4 replies to this topic

[kblee]

Hi everyone,

Recently I need to clone a gene (around 1000bp) from cDNA (commercial normal human gastro),
the gene is around 1000bp but I only have two different bands size 400bp,600bp respectively.

The gene in the cDNA panel is not abundant, likes GAPDH in RTPCR is Ct20 but my target gene reach Ct30.
Any idea what's happening of my cloning and any suggestion for me?

Thanks in advance

[bob1]

I take it that you are cloning from PCR - how are you doing this - linker ligation? TA cloning? tagged primers?

Have you optimised the PCR for a 1000 bp band before trying the cloning?

[kblee]

bob1, on 25 September 2012 - 12:48 PM, said:

I take it that you are cloning from PCR - how are you doing this - linker ligation? TA cloning? tagged primers?

Have you optimised the PCR for a 1000 bp band before trying the cloning?

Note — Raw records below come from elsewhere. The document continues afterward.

### src/flat_wrapper.sv
// flat-port wrapper written by rule: the top's interface ports become plain ports
module alu_arbiter_flat 
#(
    parameter logic START_PRIO     = 1'b0,
    parameter bit   ERR_ON_BAD_SEL = 1'b1
)
  (clk, rst, bus_req0_valid, bus_req0_a, bus_req0_b, bus_req0_sel, bus_req0_ready, bus_req1_valid, bus_req1_a, bus_req1_b, bus_req1_sel, bus_req1_ready, bus_rsp_valid, bus_rsp_id, bus_rsp_data, bus_rsp_err, bus_rsp_ready);
  alu_arbiter_if bus_i ();
  input  logic clk;
  input  logic rst;
  input wire logic [$bits(bus_i.req0_valid)-1:0] bus_req0_valid;
  input wire logic [$bits(bus_i.req0_a)-1:0] bus_req0_a;
  input wire logic [$bits(bus_i.req0_b)-1:0] bus_req0_b;
  input wire logic [$bits(bus_i.req0_sel)-1:0] bus_req0_sel;
  output wire logic [$bits(bus_i.req0_ready)-1:0] bus_req0_ready;
  input wire logic [$bits(bus_i.req1_valid)-1:0] bus_req1_valid;
  input wire logic [$bits(bus_i.req1_a)-1:0] bus_req1_a;
  input wire logic [$bits(bus_i.req1_b)-1:0] bus_req1_b;
  input wire logic [$bits(bus_i.req1_sel)-1:0] bus_req1_sel;
  output wire logic [$bits(bus_i.req1_ready)-1:0] bus_req1_ready;
  output wire logic [$bits(bus_i.rsp_valid)-1:0] bus_rsp_valid;
  output wire logic [$bits(bus_i.rsp_id)-1:0] bus_rsp_id;
  output wire logic [$bits(bus_i.rsp_data)-1:0] bus_rsp_data;
  output wire logic [$bits(bus_i.rsp_err)-1:0] bus_rsp_err;
  input wire logic [$bits(bus_i.rsp_ready)-1:0] bus_rsp_ready;
  assign bus_i.req0_valid = bus_req0_valid;
  assign bus_i.req0_a = bus_req0_a;
  assign bus_i.req0_b = bus_req0_b;
  assign bus_i.req0_sel = bus_req0_sel;
  assign bus_req0_ready = bus_i.req0_ready;
  assign bus_i.req1_valid = bus_req1_valid;
  assign bus_i.req1_a = bus_req1_a;
  assign bus_i.req1_b = bus_req1_b;
  assign bus_i.req1_sel = bus_req1_sel;
  assign bus_req1_ready = bus_i.req1_ready;
  assign bus_rsp_valid = bus_i.rsp_valid;
  assign bus_rsp_id = bus_i.rsp_id;
  assign bus_rsp_data = bus_i.rsp_data;
  assign bus_rsp_err = bus_i.rsp_err;
  assign bus_i.rsp_ready = bus_rsp_ready;
  alu_arbiter #(.START_PRIO(START_PRIO), .ERR_ON_BAD_SEL(ERR_ON_BAD_SEL)) u_core (.clk(clk), .rst(rst), .bus(bus_i));
endmodule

Yes I am cloning from PCR but my PCR product size doesn't match the size which search from UCSC.
The translated region of this gene is around 1000bp, but using the primer which carry restriction enzyme site to amplify cDNA, only 600bp and 400bp band size.
How can I amplify the gene from cDNA?

Thanks!

[bob1]

Have you tried changing the annealing temperature, Mg concentration, template concentration, extension times,..?

[PlantS_Student]

Assuming the RNA quality was good and you are using a good enzyme, have you tested the primer pair on genomic DNA to check that the primer pair works at the Ta you are using? I just amplified a 2 KB gene from cDNA recently (not directly RT PCR product) using the Superscript III and oligo dT primer and it went quite smoothly.